Volume and Mass density for fuels

Figure 1 gives a graphical view of the energy volume and mass densities of the different fuels discussed for aviation. The graph is scientifically correct in using Joule and MegaJoule (MJ) as the measure for energy. Few have the feeling for a Joule or MegaJoule as it’s not a daily life term, but a Joule = a WattSecond. Divide a MegaJoule with 3.6 to get kWh.

We see the hopeless position of lithium-ion batteries both from an energy volume and mass density. Kerosene (Jet fuel) is very efficient from a volume perspective and good on mass density.

But hydrogen beats our Jet fuel on energy mass density three to one. Its problem is an almost four to one deficit in energy volume density for LH2 and six to one for H2 in 700bar bottles.

Costs of hydrogen and SAF

Sustainable Aviation Fuel (SAF) has the huge advantage its a “drop-in” substitute for our kerosene-based Jet fuel. The SAF can be produced in two ways;

  • From biomass or vegetable oils, where the biological base material has absorbed the same amount of CO2 as is later emitted in the aircraft engine combustion. The production, storage, and transport make the CO2 balance less than 100%. The drawback is the limited base material supply for this method.
  • Generated in a power to fuel process, called Electrofuel or Synfuel. A green method to produce Synfuel starts with electrolysis of water to produce hydrogen, which is then converted to carbon-based fuel via CO2 capture (to make it green) and synthesis to a hydrocarbon in a Fisher-Tropsch process.

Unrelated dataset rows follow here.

`config.mk`:
```
export PLATFORM = sky130hd
export DESIGN_NAME = pattern_detector_param
export DESIGN_NICKNAME = d
export VERILOG_FILES = /design/src/rtl/pattern_detector_param.sv
export SDC_FILE = /design/constraint.sdc
export NUM_CORES = 1
export LEC_CHECK = 0
export CAP_MARGIN = 20
export CORE_UTILIZATION = 48
export CTS_CLUSTER_DIAMETER = 60
export DETAILED_ROUTE_END_ITERATION = 10
export HOLD_SLACK_MARGIN = 0.15
export PLACE_DENSITY = 0.89
export SETUP_SLACK_MARGIN = 0.4
export SLEW_MARGIN = 20
export SYNTH_ARGS = -nofsm -noshare
export SYNTH_HDL_FRONTEND = slang
export SYNTH_SLANG_ARGS = --single-unit
```
`constraint.sdc`:
```
create_clock -name clk_i -period 2.21 [get_ports clk_i]
set_input_delay 0.442 -clock clk_i [delete_from_list [all_inputs] [get_ports clk_i]]
set_output_delay 0.442 -clock clk_i [all_outputs]
set_load 0.005 [all_outputs]
```
`src/rtl/pattern_detector_param.sv`:
```
// -----------------------------------------------------------------------------
// pattern_detector_param
//
// Serial pattern detector. Accepted bits (valid_i=1 on a rising edge) shift
// into a PAT_W-bit history. A match fires when at least PAT_W bits have been
// accepted and the newest PAT_W bits equal pattern_i (MSB = oldest bit).
// Overlapping or non-overlapping detection is selected per bit by overlap_i.
// Matches produce a one-cycle registered pulse and bump a saturating counter.
//
// Ports
//   clk_i        : clock, all state updates on the rising edge
//   rst_i        : synchronous active-high reset
//   valid_i      : qualifies d_i
//   d_i          : serial data bit
//   pattern_i    : PAT_W-bit target pattern, [PAT_W-1] earliest in time
//   overlap_i    : 1 = overlapping detection, 0 = non-overlapping
//   clear_i      : synchronous clear of the match counter only
//   pattern_o    : one-cycle match pulse, one clock after the matching bit
//   match_cnt_o  : saturating count of matches
// -----------------------------------------------------------------------------
module pattern_detector_param #(
  parameter int PAT_W = 5,
  parameter int CNT_W = 8
) (
  input  logic              clk_i,
  input  logic              rst_i,
  input  logic              valid_i,
  input  logic              d_i,
  input  logic [PAT_W-1:0]  pattern_i,
  input  logic              overlap_i,
  input  logic              clear_i,
  output logic              pattern_o,
  output logic [CNT_W-1:0]  match_cnt_o
);

  // Fill must represent 0..PAT_W inclusive.
  localparam int FILL_W = $clog2(PAT_W + 1);
  localparam logic [FILL_W-1:0] FILL_MAX  = FILL_W'(PAT_W);
  localparam logic [FILL_W-1:0] FILL_NEAR = FILL_W'(PAT_W - 1);
  localparam logic [CNT_W-1:0]  CNT_MAX   = {CNT_W{1'b1}};

  logic [PAT_W-1:0]  hist_q,    hist_d;
  logic [FILL_W-1:0] fill_q,    fill_d;
  logic              pattern_q, pattern_d;
  logic [CNT_W-1:0]  cnt_q,     cnt_d;

  logic [PAT_W-1:0]  window;
  logic              match;

  always_comb begin
    window = {hist_q[PAT_W-2:0], d_i};
    // fill+1 >= PAT_W is the same as fill >= PAT_W-1, avoiding an extra bit.
    match  = valid_i && (fill_q >= FILL_NEAR) && (window == pattern_i);

    hist_d    = hist_q;
    fill_d    = fill_q;
    pattern_d = match;

    if (valid_i) begin
      hist_d = window;
      if (match && !overlap_i) begin
        // Non-overlapping: the next match needs PAT_W fresh bits.
        fill_d = '0;
      end else if (fill_q != FILL_MAX) begin
        fill_d = fill_q + FILL_W'(1);
      end
    end

    // Clear wins over the old value but still counts a coincident match.
    cnt_d = cnt_q;
    if (clear_i) begin
      cnt_d = match ? CNT_W'(1) : '0;
    end else if (match && (cnt_q != CNT_MAX)) begin
      cnt_d = cnt_q + CNT_W'(1);
    end
  end

  always_ff @(posedge clk_i) begin
    if (rst_i) begin
      hist_q    <= '0;
      fill_q    <= '0;
      pattern_q <= 1'b0;
      cnt_q     <= '0;
    end else begin
      hist_q    <= hist_d;
      fill_q    <= fill_d;
      pattern_q <= pattern_d;
      cnt_q     <= cnt_d;
    end
  end

  assign pattern_o   = pattern_q;
  assign match_cnt_o = cnt_q;

endmodule
```
==> impl_metrics.sql, run 1 <==
INSERT INTO impl_metrics (metric_group, metric, value, unit) VALUES
('outcome', 'status', 'complete, no violations', ''),
('pwr', 'post-layout-total-power', '0.562', 'mW'),
('synthesis', 'synth-seq-area-share', '37.4', '%'),
('routing', 'post-route-drc-count', '0', ''),
('timing', 'hold_slack', '0.521', 'ns'),
('timing', 'final_number_of_max_transition_violations', '0', ''),
('cells_and_area', 'drive_gt1_share', '13.9', '%'),
('setup_path', 'worst_ep_required_time', '2.44', 'ns'),
('global_route', 'groute.usage.overall', '24.3', '%'),
('timing', 'finalClockSkew', '0.000869', 'ns'),
('clock_tree', 'clk_latency', '0.29', 'ns'),
('clock_tree', 'cts.path.max_buffers', '2', ''),
('clock_tree', 'cts_tree', 'yes', ''),
('routing', 'avgRoutedWirePerCell', '14.0', 'um'),
('global_route', 'gr_util_met1', '26.9', '%'),
('floorplan', 'die_w', '44.3', 'um'),
('timing', 'finalHoldViolCount', '0', ''),
('setup_path', 'timing.critical_path.from_type', 'primary input', ''),
('flow_run', 'maxCapViolCount', '0', ''),
('routing', 'firstDrtPassIters', '6', ''),
('pwr', 'ir_drop', '0.000355', 'V'),
('pwr', 'power.leakage', '0.470', 'nW'),
('synthesis', 'post_synth_inst_count', '95', ''),
('synthesis', 'yosysMostFrequentCell', 'sky130_fd_sc_hd__dfxtp_1', ''),
('pwr', 'switching_power', '0.132', 'mW'),
('routing', 'drc_marker_count_from_the_first_detailed_route_iteration', '24', ''),
('timing', 'rsz_0062_raised_after_global_routing', 'yes', ''),
('floorplan', 'fp.dieArea', '1960', 'um^2'),
('setup_path', 'worst-path-max-fanout', '5', ''),
('setup_path', 'critical_path_arrival', '2.05', 'ns'),
('synthesis', 'ys_ff_latch', '16', ''),
('cells_and_area', 'finalNonFillerCells', '146', ''),
('synthesis', 'ys_dominant_reg_cell', 'sky130_fd_sc_hd__dfxtp_1', ''),
('floorplan', 'floorplan.die.height', '44.3', 'um'),
('clock_tree', 'cell_at_the_root_of_the_clock_tree', 'sky130_fd_sc_hd__clkbuf_4', ''),
('routing', 'total_wirelength', '2.05', 'mm'),
('cells_and_area', 'final_core_util', '73.4', '%'),
('floorplan', 'initial_core_util', '53.8', '%'),
('cells_and_area', 'antenna-diode-count', '0', ''),
('floorplan', 'design.core.area', '1590', 'um^2'),
('pwr', 'cell_internal_pwr', '0.430', 'mW'),
('synthesis', 'synth_async_sr_flop_share', '0', '%'),
('global_route', 'grt_pass1_wl', '3.47', 'mm'),
('clock_tree', 'ctsHtreeMaxLevel', '1', ''),
('global_route', 'overflow', '0', ''),
('pwr', 'seq_power_share', '53.2', '%'),
('timing', 'final_critical_delay_including_setup_and_external_delays', '1.82', 'ns'),
('global_route', 'use_met2', '42.1', '%'),
('routing', 'vias_per_cell', '5.67', ''),
('pwr', 'combPwrFrac', '12.0', '%'),
('global_route', 'maximum_number_of_pins_on_one_net_before_global_route_repair', '11', ''),
('global_route', 'met3_track_usage_gr', '8.16', '%'),
('synthesis', 'syn_area', '857', 'um^2'),
('synthesis', 'synth_edf_count', '0', ''),
('timing', 'setup_tns', '0', 'ns'),
('placed_design', 'place.gp.congestion', '0.833', ''),
('placed_design', 'placement.io_buffers', '19', ''),
('worst_hold_path', 'holdCritPathClass', 'reg2reg', ''),
('pwr', 'power_frac_clock', '34.8', '%'),
('pwr', 'power_per_cell_area', '480', 'nW/um^2'),
('routing', 'drtAntennaViolNets', '0', ''),
('synthesis', 'yosysWarningCount', '0', ''),
('clock_tree', 'cts_num_sinks', '16', ''),
('global_route', 'busiest_layer', 'met2', ''),
('floorplan', 'placement_rows', '14', ''),
('synthesis', 'synth_common_cells', 'sky130_fd_sc_hd__dfxtp_1, sky130_fd_sc_hd__nor2_1, sky130_fd_sc_hd__nand2_1, sky130_fd_sc_hd__xor2_1', ''),
('clock_tree', 'cts.clk_slew.worst_paths', '0.09', 'ns'),
('placed_design', 'post-place-cells', '140', ''),
('timing', 'fmax', '551', 'MHz'),
('synthesis', 'syn-num-nets', '109', ''),
('setup_path', 'path_class', 'in2reg', '');
-- final cells by class --
class                   instances  area, um^2  area share [%]
inverters                       1        3.75           0.321
clock buffers                   4        36.3            3.10
repair buffers                 25         231            19.8
multi-input cells              76         548            46.8
well taps                      24        30.0            2.57
flip-flops and latches         16         320            27.4
-- power groups by stage --
| stage | Combinational (mW) | Sequential [mW] | Clock, mW |
|---|---|---|---|
| global route | 0.0730 | 0.300 | 0.213 |
| CTS | 0.0649 | 0.299 | 0.198 |
| detailed placement | 0.0623 | 0.305 | 0 |
| global placement | 0.0603 | 0.305 | 0 |
| floorplan | 0.0330 | 0.304 | 0 |
| finish | 0.0674 | 0.299 | 0.196 |
-- critical path, cell delays in order --
cell                              delay [ns]
sky130_fd_sc_hd__clkdlybuf4s50_1        0.45
sky130_fd_sc_hd__nor2b_4                0.15
sky130_fd_sc_hd__nor4_4                 0.22
sky130_fd_sc_hd__buf_4                  0.17
sky130_fd_sc_hd__nand4b_4               0.13
sky130_fd_sc_hd__or3_1                  0.33
sky130_fd_sc_hd__a21oi_1                0.14
-- metal layers --
layer / up-vias / part of all wire [%] / routed length [um]
li1: 396 / - / -
met1: 401 / 42 / 855
met2: 23 / 51 / 1040
met3: 8 / 4.4 / 91
met4: 0 / 3.0 / 61
met5: - / 0 / 0
-- sequential cells by signal (all words and copies together), names as in the netlist --
signal       count
fill_q           3
hist_q           4
match_cnt_o      8
pattern_o        1
-- path summary, 6_finish.rpt --
path	start	endpoint	slack, ns	depth (start not counted)
hold reg to reg	match_cnt_o[1]	match_cnt_o[1]	0.52	2
setup reg to reg	hist_q[2]	match_cnt_o[7]	0.55	6
hold / removal	match_cnt_o[1]	match_cnt_o[1]	0.52	2
setup / recovery	pattern_i[1]	match_cnt_o[7]	0.39	7
-- placed cells by master (no fill, tap or decap), types with 3 or more instances in the layout --
| cell type | count |
|---|---|
| sky130_fd_sc_hd__dfxtp_1 | 16 |
| sky130_fd_sc_hd__clkdlybuf4s50_1 | 16 |
| sky130_fd_sc_hd__nor2_1 | 13 |
| sky130_fd_sc_hd__nand2_1 | 6 |
| sky130_fd_sc_hd__buf_4 | 6 |
| sky130_fd_sc_hd__a21oi_1 | 5 |
| sky130_fd_sc_hd__mux2i_1 | 5 |
| sky130_fd_sc_hd__nand3_1 | 4 |
| sky130_fd_sc_hd__xor2_1 | 4 |
| sky130_fd_sc_hd__and3_1 | 3 |
| sky130_fd_sc_hd__a211oi_1 | 3 |
| sky130_fd_sc_hd__ha_1 | 3 |
| sky130_fd_sc_hd__clkbuf_4 | 3 |
| sky130_fd_sc_hd__dlygate4sd2_1 | 3 |
-- per-stage QoR --
stage          worst slack [ns]  area (um^2)
6_report                  0.394         1170
5_1_grt                   0.337         1170
3_5_place_dp             0.0243         1100
4_1_cts                   0.416         1160
2_1_floorplan             0.504          857
3_3_place_gp             0.0789         1100
-- timing repair --
action                     CTS  global route
pin swaps                    2             1
hold buffers                 0             0
hold endpoints to repair     0             0
buffers inserted             1             1
gates resized for setup      7             0
setup endpoints to repair    1             3
-- cell families after synthesis --
family          after synthesis  share of synthesized area [%]
compound gates               17                           12.4
xor+xnor                      6                           6.13
fa+ha+maj                     3                           4.38
buf+inv                       3                           1.31
flops                        16                           37.4
mux                           5                           5.84
simple gates                 45                           32.6
Note: power is estimated with default switching activity, not from simulation.
==> inputs of run 2 (changes only) <==
==> constraint.sdc (replaced) <==
create_clock -name clk_i -period 1.8 [get_ports clk_i]
set_input_delay 0.36 -clock clk_i [delete_from_list [all_inputs] [get_ports clk_i]]
set_output_delay 0.36 -clock clk_i [all_outputs]
set_load 0.005 [all_outputs]
==> impl_metrics.sql, run 2 (same netlist as run 1, synthesis figures left out) <==
INSERT INTO impl_metrics (metric_group, metric, value, unit) VALUES
('timing', 'period_share', '98.6', '%'),
('setup_path', 'timing.critical_path.from_type', 'flop', ''),
('timing', 'worst_slew_pin_slew', '0.368', 'ns'),
('timing', 'final_critical_delay_including_setup_and_external_delays', '1.77', 'ns'),
('placed_design', 'post-place-cells', '145', ''),
('pwr', 'power.leakage', '0.616', 'nW'),
('timing', 'hold_slack', '0.447', 'ns'),
('cells_and_area', 'drive_gt1_share', '41.5', '%'),
('global_route', 'groute.usage.overall', '31.8', '%'),
('clock_tree', 'num_cts_buffers', '3', ''),
('clock_tree', 'cts.clk_slew.worst_paths', '0.11', 'ns'),
('timing', 'fmax', '563', 'MHz'),
('timing', 'setup_viol_count_final', '0', ''),
('cells_and_area', 'flip_flop_count_of_the_largest_register_after_layout', '8', ''),
('timing', 'finalHoldViolCount', '0', ''),
('floorplan', 'placement_rows', '14', ''),
('timing', 'finalClockSkew', '0.00408', 'ns'),
('floorplan', 'design.core.area', '1590', 'um^2'),
('cells_and_area', 'finalNonFillerCells', '159', ''),
('clock_tree', 'cts_num_sinks', '16', ''),
('cells_and_area', 'mostFrequentLayoutCells', 'sky130_fd_sc_hd__buf_4, sky130_fd_sc_hd__nor2_1, sky130_fd_sc_hd__dlygate4sd2_1, sky130_fd_sc_hd__dfxtp_2', ''),
('cells_and_area', 'final_core_util', '89.2', '%'),
('floorplan', 'floorplan.die.height', '44.3', 'um'),
('flow_run', 'maxCapViolCount', '0', ''),
('routing', 'avgRoutedWirePerCell', '19.9', 'um'),
('setup_path', 'critical_path_arrival', '1.95', 'ns'),
('global_route', 'maximum_number_of_pins_on_one_net_before_global_route_repair', '11', ''),
('worst_hold_path', 'holdCritPathClass', 'reg2reg', ''),
('routing', 'post-route-drc-count', '0', ''),
('pwr', 'power_per_cell_area', '511', 'nW/um^2'),
('clock_tree', 'cts_tree', 'yes', ''),
('cells_and_area', 'antenna-diode-count', '0', ''),
('floorplan', 'die_w', '44.3', 'um'),
('cells_and_area', 'layout.nets', '150', ''),
('placed_design', 'place.detailed.hpwl', '1.55', 'mm'),
('routing', 'firstDrtPassIters', '7', ''),
('clock_tree', 'cell_at_the_root_of_the_clock_tree', 'sky130_fd_sc_hd__clkbuf_4', ''),
('pwr', 'ir_drop', '0.000464', 'V'),
('setup_path', 'worstSetupEndpointType', 'flop', ''),
('global_route', 'grt_antenna_before_repair', '0', ''),
('routing', 'total_wirelength', '3.17', 'mm'),
('clock_tree', 'clk_latency', '0.30', 'ns'),
('floorplan', 'floorplan.io_pins', '20', ''),
('floorplan', 'initial_core_util', '53.8', '%'),
('setup_path', 'r2r_setup_slack', '0.03', 'ns'),
('placed_design', 'place.gp.congestion', '0.814', ''),
('outcome', 'status', 'complete, no violations', ''),
('cells_and_area', 'final_design_area_no_fill', '1420', 'um^2'),
('placed_design', 'placement.io_buffers', '19', ''),
('routing', 'routed-via-count', '961', ''),
('floorplan', 'fp.dieArea', '1960', 'um^2'),
('routing', 'drtAntennaViolNets', '0', ''),
('cells_and_area', 'syn2layout_area_growth', '66.0', '%'),
('setup_path', 'path_class', 'reg2reg', ''),
('setup_path', 'worst-path-max-fanout', '4', ''),
('routing', 'drc_marker_count_from_the_first_detailed_route_iteration', '48', ''),
('cells_and_area', 'most_common_cell_after_layout_fill_and_taps_aside', 'sky130_fd_sc_hd__buf_4', ''),
('timing', 'final_number_of_max_transition_violations', '0', ''),
('routing', 'vias_per_cell', '6.04', ''),
('timing', 'rsz_0062_raised_after_global_routing', 'yes', ''),
('placed_design', 'dpl_cell_area', '1160', 'um^2'),
('timing', 'timing.max_slew.rel_slack', '75.3', '%'),
('clock_tree', 'cts.path.max_buffers', '2', ''),
('global_route', 'grt_pass1_wl', '4.51', 'mm'),
('global_route', 'overflow', '0', ''),
('setup_path', 'worst_ep_required_time', '1.97', 'ns'),
('clock_tree', 'ctsHtreeMaxLevel', '1', ''),
('global_route', 'number_of_global_route_vias_before_repair', '947', '');
-- run 2: path summary, 6_finish.rpt --
| path | depth (start not counted) | end | from |
|---|---|---|---|
| max | 6 | match_cnt_o[5] | hist_q[3] |
| max reg2reg | 6 | match_cnt_o[5] | hist_q[3] |
| min reg2reg | 1 | match_cnt_o[6] | match_cnt_o[6] |
| min | 1 | match_cnt_o[6] | match_cnt_o[6] |
-- run 2: final cells by class --
type / instances / area [um^2]
well taps: 24 / 30.0
clock buffers: 4 / 36.3
multi-input cells: 76 / 673
fillers: 64 / 171
flip-flops and latches: 16 / 338
repair buffers: 38 / 342
inverters: 1 / 3.75
-- run 2: worst max-delay path, stage by stage (launching register included) --
cell                       delay [ns]
sky130_fd_sc_hd__dfxtp_2         0.35
sky130_fd_sc_hd__xor2_2          0.15
sky130_fd_sc_hd__nor4_4          0.41
sky130_fd_sc_hd__nand4b_4        0.17
sky130_fd_sc_hd__buf_4           0.18
sky130_fd_sc_hd__o211ai_1        0.22
sky130_fd_sc_hd__o31ai_1         0.16
-- run 2: per-stage QoR --
step	total power, mW	setup TNS (ns)	setup slack (ns)
6_report	0.728	0	0.0252
5_1_grt	0.748	0	0.00972
4_1_cts	0.697	0	0.189
3_5_place_dp	0.459	-3.82	-0.410
3_3_place_gp	0.455	-3.24	-0.350
2_1_floorplan	0.416	0	0.195
-- run 2: metal layers --
metal / up-vias / track usage [%] / wire (um)
met1: 452 / 40.9 / 1140
met2: 73 / 52.9 / 1650
li1: 422 / - / -
met5: - / 0 / 0
met3: 14 / 4.49 / 252
met4: 0 / 13.9 / 125
-- run 2: what timing repair did --
action	CTS	global route
gates resized for setup	40	14
hold buffers	0	0
setup buffers	9	1
setup endpoints to repair	21	16
pin swaps	14	3
-- run 2: power by group --
group	internal [mW]	total (mW)	switching, mW
Combinational	0.0507	0.103	0.0525
Sequential	0.357	0.365	0.00839
Clock	0.124	0.259	0.136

Hydrogen is today produced by steam reforming of natural gas, but this is a process that produces CO2. The result is called Grey hydrogen.

Green hydrogen can be produced by the electrolysis of water. It requires electrical energy, but so does Synfuel-based SAF, Figure 2.

Both production methods start with producing hydrogen through electrolysis. We must add carbon atoms in a Fisher-Tropsch (FT) process to create SAF. To make the SAF green, these carbon atoms must come from the atmosphere as these will later be released as CO2 in the combustor of the aircraft engines.

Figure 2. Fuel supply with hydrogen or SAF. Source: Leeham Co.

Figure 2 also shows the energy efficiencies when generating fuel energy. As SAF is a product of further hydrogen processing, it’s more expensive to produce than gaseous hydrogen (H2 in the figure) or liquid hydrogen (LH2).

On the other hand, hydrogen is more complicated and energy-consuming to package for distribution and get to the aircraft in the desired form. It requires a whole new infrastructure for the production, distribution, and fueling of the airliner. It also requires a changed fuel and propulsive system for the aircraft.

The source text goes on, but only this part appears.